The code tries to be 'smart' about conversions. Empty cells become empty strings, not None or 'NULL' or anything. Dates are handled as best they can, and are converted to ISO dates, times or datetimes as appropriate (see note below). If you need to preserve a difference between TEXT cell like "4" and a number cell like 4 look into the quoting options in the yaml and csv libraries.

Date handling in Excel files is ridiculously sketchy. This isn't the fault of xlrd; it's because the excel files themselves lack the right metadata.

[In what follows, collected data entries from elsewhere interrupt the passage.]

This design comes from an exercise in tuning for small area, a short achievable clock period and few clock cycles per item on the open sky130 flow, not from production work.
At most, simulation tests tie the RTL to the original design; equivalence was not proved.
The RTL of runs 2 to 6 was laid out without a check of its function.
Power is estimated from default activity; no workload was simulated.

**config.mk**
```make
export PLATFORM = sky130hd
export DESIGN_NAME = rm_decoder
export DESIGN_NICKNAME = rm_decoder
export VERILOG_FILES = /design/flow/design.v
export SDC_FILE = /design/flow/constraint.sdc
export NUM_CORES = 4
export LEC_CHECK = 0
export CAP_MARGIN = 20
export CORE_MARGIN = 2
export CORE_UTILIZATION = 60
export CTS_BUF_LIST = sky130_fd_sc_hd__clkbuf_8
export CTS_CLUSTER_DIAMETER = 60
export CTS_CLUSTER_SIZE = 16
export SETUP_SLACK_MARGIN = 4.6
export SLEW_MARGIN = 20
export TNS_END_PERCENT = 5
```
**constraint.sdc**
```tcl
create_clock -name core_clock -period 7.0 [get_ports {clk}]
set_input_delay 1.4000 -clock core_clock [delete_from_list [all_inputs] [get_ports {clk}]]
set_output_delay 1.4000 -clock core_clock [all_outputs]
set_load 0.01 [all_outputs]
```
**design.v**
```verilog
module rm_decoder (
    input  wire       clk,
    input  wire       rst,
    input  wire       in_valid,
    input  wire [7:0] in_data,
    input  wire       in_eos,
    output wire       in_ready,
    output wire       out_valid,
    output wire [7:0] out_data,
    output wire       out_eos,
    input  wire       out_ready
);
    reg       h_v, h_eos;        
    reg [7:0] h_d;
    reg       s_v, s_eos;        
    reg [7:0] s_d;
    reg       rdy;               
    wire      pop;
    wire      push = in_valid & rdy;
    assign in_ready = rdy;
    always @(posedge clk) begin
        if (rst) begin
            h_v <= 1'b0;
            s_v <= 1'b0;
            rdy <= 1'b1;
        end else begin
            if (pop | ~h_v) begin
                h_v <= s_v | push;
                s_v <= 1'b0;
                rdy <= 1'b1;
            end else if (push) begin
                s_v <= 1'b1;
                rdy <= 1'b0;
            end
        end
    end
    always @(posedge clk) begin
        if (pop | ~h_v) begin
            h_d   <= s_v ? s_d   : in_data;
            h_eos <= s_v ? s_eos : in_eos;
        end
        if (rdy) begin
            s_d   <= in_data;
            s_eos <= in_eos;
        end
    end
    reg        st_cnt, st_val, st_mask, st_lit, st_skip;    
    reg [1:0]  mcnt;         
    reg [7:0]  ecount;       
    reg [7:0]  val;          
    reg [4:0]  lc;           
    reg [31:0] filled;       
    reg [7:0]  buf_q [0:31];
    reg        rd;           
    reg [4:0]  idx;          
    reg [3:0]  sel_lo;       
    reg [7:0]  sel_hi;       
    reg        eos_pend;     
    reg        o_v, o_eos;
    reg [7:0]  o_d;
    wire       o_adv = ~o_v | out_ready;
    wire [31:0] below;       
    genvar g;
    assign below[0] = 1'b1;
    generate
        for (g = 1; g < 32; g = g + 1) begin : g_pre
            assign below[g] = &filled[g-1:0];
        end
    endgenerate
    wire [31:0] nxt_lit = ~filled & below;
    wire        all_filled = &filled;
    wire mask_ok = ~rd | (idx[4:3] > mcnt);
    reg  lit_ok_r;
    wire lit_ok  = ~rd | lit_ok_r;
    wire c_eos  = h_v & h_eos & ~eos_pend;
    wire h_dat  = h_v & ~h_eos;
    wire c_cnt  = h_dat & st_cnt;
    wire c_val  = h_dat & st_val;
    wire c_mask = h_dat & st_mask & mask_ok;
    wire c_lit  = h_dat & st_lit & lit_ok & ~all_filled;
    wire c_skip = h_dat & st_skip;
    assign pop  = c_eos | c_cnt | c_val | c_mask | c_lit | c_skip;
    wire one_left   = &(filled | nxt_lit);
    wire chunk_done = st_lit & ~eos_pend & (all_filled | (c_lit & one_left));
    wire [7:0] wd = st_lit ? h_d : val;
    reg [31:0] we;
    integer i;
    always @(*) begin
        for (i = 0; i < 32; i = i + 1)
            we[i] = (c_mask & (mcnt == i[4:3]) & h_d[7 - i[2:0]]) | (c_lit & nxt_lit[i]);
    end
    always @(posedge clk) begin
        for (i = 0; i < 32; i = i + 1)
            if (we[i]) buf_q[i] <= wd;
    end
    always @(posedge clk) begin
        if (c_val) val <= h_d;
        if (c_cnt) begin
            filled <= 32'd0;
            ecount <= h_d;
            mcnt   <= 2'd0;
            lc     <= 5'd0;
        end else begin
            if (c_mask | c_lit) filled <= filled | we;
            if (c_mask) mcnt <= mcnt + 2'd1;
            if (c_mask & (mcnt == 2'd3)) ecount <= ecount - 8'd1;
            if (c_lit) lc <= lc + 5'd1;
        end
        lit_ok_r <= c_cnt ? (idx > 5'd1) : ({1'b0, lc} + 6'd1 < {1'b0, idx});
    end
    wire cnt_ff = (h_d == 8'hFF);
    wire cnt_00 = (h_d == 8'h00);
    wire last_e = (ecount == 8'd1);
    always @(posedge clk) begin
        if (rst) begin
            st_cnt <= 1'b1; st_val <= 1'b0; st_mask <= 1'b0; st_lit <= 1'b0; st_skip <= 1'b0;
        end else if (c_eos | chunk_done) begin
            st_cnt <= 1'b1; st_val <= 1'b0; st_mask <= 1'b0; st_lit <= 1'b0; st_skip <= 1'b0;
        end else begin
            if (c_cnt) begin
                st_cnt  <= 1'b0;
                st_skip <= cnt_ff;
                st_lit  <= cnt_00;
                st_val  <= ~cnt_ff & ~cnt_00;
            end
            if (c_val) begin
                st_val  <= 1'b0;
                st_mask <= 1'b1;
            end
            if (c_mask & (mcnt == 2'd3)) begin
                st_mask <= 1'b0;
                st_lit  <= last_e;
                st_val  <= ~last_e;
            end
        end
    end
    always @(posedge clk) begin
        if (rst) begin
            rd  <= 1'b0;
            idx <= 5'd0;
            sel_lo <= 4'b0001;
            sel_hi <= 8'b00000001;
            o_v <= 1'b0;
            o_eos <= 1'b0;
            eos_pend <= 1'b0;
        end else begin
            if (chunk_done) rd <= 1'b1;
            if (c_eos) eos_pend <= 1'b1;
            if (o_adv) begin
                if (rd) begin
                    o_v   <= 1'b1;
                    o_eos <= 1'b0;
                    idx   <= idx + 5'd1;
                    sel_lo <= {sel_lo[2:0], sel_lo[3]};
                    if (sel_lo[3]) sel_hi <= {sel_hi[6:0], sel_hi[7]};
                    if (idx == 5'd31) rd <= 1'b0;
                end else if (eos_pend) begin
                    o_v   <= 1'b1;
                    o_eos <= 1'b1;
                    eos_pend <= 1'b0;
                end else begin
                    o_v   <= 1'b0;
                end
            end
        end
    end
    reg [7:0] rdata;
    always @(*) begin
        rdata = 8'd0;
        for (i = 0; i < 32; i = i + 1)
            rdata = rdata | ({8{sel_hi[i >> 2] & sel_lo[i & 3]}} & buf_q[i]);
    end
    always @(posedge clk) begin
        if (rst)
            o_d <= 8'd0;
        else if (o_adv & rd)
            o_d <= rdata;
    end
    assign out_valid = o_v;
    assign out_data  = o_d;
    assign out_eos   = o_eos;
endmodule
```
**run.sh**
```bash
#!/bin/bash
# synth_recipe.tcl (not shown) runs the flow's synth.tcl, then flattens the netlist and writes it again
# the make line also repeats each setting of config.mk as NAME=value (left out here)
make -C /OpenROAD-flow-scripts/flow DESIGN_CONFIG=/design/flow/config.mk WORK_HOME=/design/flow/orfs CLKGATE_MAP_FILE= SYNTH_SCRIPT=/design/flow/synth_recipe.tcl finish
```
==> results of run 1 <==
-- metal layers --
metal	track usage (%)	up-vias
met3	3.85	89
li1	-	4467
met2	50.7	467
met1	42.0	4913
met5	0	-
met4	9.70	0
-- worst reg2reg max path: stages (launching register included) --
cell and delay (ns):
dfxtp_2 0.42, nand4_1 0.14, buf_4 0.17, nor3_2 0.24, nand3_2 0.20, nor3_1 0.52, a32o_2 0.31, buf_12 0.16
-- timing repair --
action	CTS	global route
cloned	0	1
endpoints found under the setup margin	305	311
gates resized for setup	50	72
hold buffers	0	0
hold endpoints to repair	0	0
pin swaps	3	10
setup buffers	4	10
-- state kept, by name (all words and copies together) (netlist names), 2 cells and up --
signal  count
ecount      8
o_d         8
mcnt        2
sel_hi      8
sel_lo      4
idx         5
buf_q     256
lc          5
filled     32
s_d         8
val         8
h_d         8
-- per-stage QoR --
| stage | setup slack (ns) | power [mW] | hold WS [ns] | cells | area, µm² |
|---|---|---|---|---|---|
| 6_report | 4.51 | 3.62 | 0.464 | 1516 | 16500 |
| 2_1_floorplan | 4.45 | 2.42 | 0.424 | 1137 | 14900 |
| 5_1_grt | 4.43 | 3.73 | 0.479 | 1516 | 16500 |
| 4_1_cts | 4.27 | 3.65 | 0.468 | 1505 | 16300 |
| 3_3_place_gp | 3.93 | 2.44 | 0.439 | 1444 | 15500 |
| 3_5_place_dp | 3.82 | 2.45 | 0.451 | 1445 | 15500 |
-- cell type report --
class	count	area share [%]
multi-input combinational	670	26.8
timing repair buffer	78	4.08
sequential	367	62.4
clock inverter	24	1.11
inverter	21	0.477
clock buffer	32	2.67
tap	324	2.45
-- cell usage in the layout, fill, tap and decap left out, drive strengths merged, types with 38 or more instances in the layout --
| cell | n |
|---|---|
| a21oi | 71 |
| a22o | 44 |
| a22oi | 68 |
| buf | 57 |
| clkbuf | 41 |
| dfxtp | 77 |
| edfxtp | 290 |
| inv | 38 |
| nand2 | 120 |
| nand3 | 43 |
| nor2 | 47 |
| o21ai | 44 |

See http://www.lexicon.net/sjmachin/xlrd.html

Everything seems to be Unicode safe, at least inasmuch as it passes the "Iñtërnâtiônàlizætiøn" test (a string with crazy characters comes out the same as it went in).

4 comments

Roger 12 years, 5 months ago  # | flag

does not work for xlsx (excel 2007) file ?

Brian Davis 11 years, 6 months ago  # | flag

Exactly what I needed. Thanks!

Vang Le 10 years, 8 months ago  # | flag

Works perfectly for my needs. It's also possible to make it work fo xlsx file by using openpyxl module instead of xlrd module. Thanks

Khaled Monsoor 8 years, 10 months ago  # | flag

Currently, xlrd library supports xlsx files.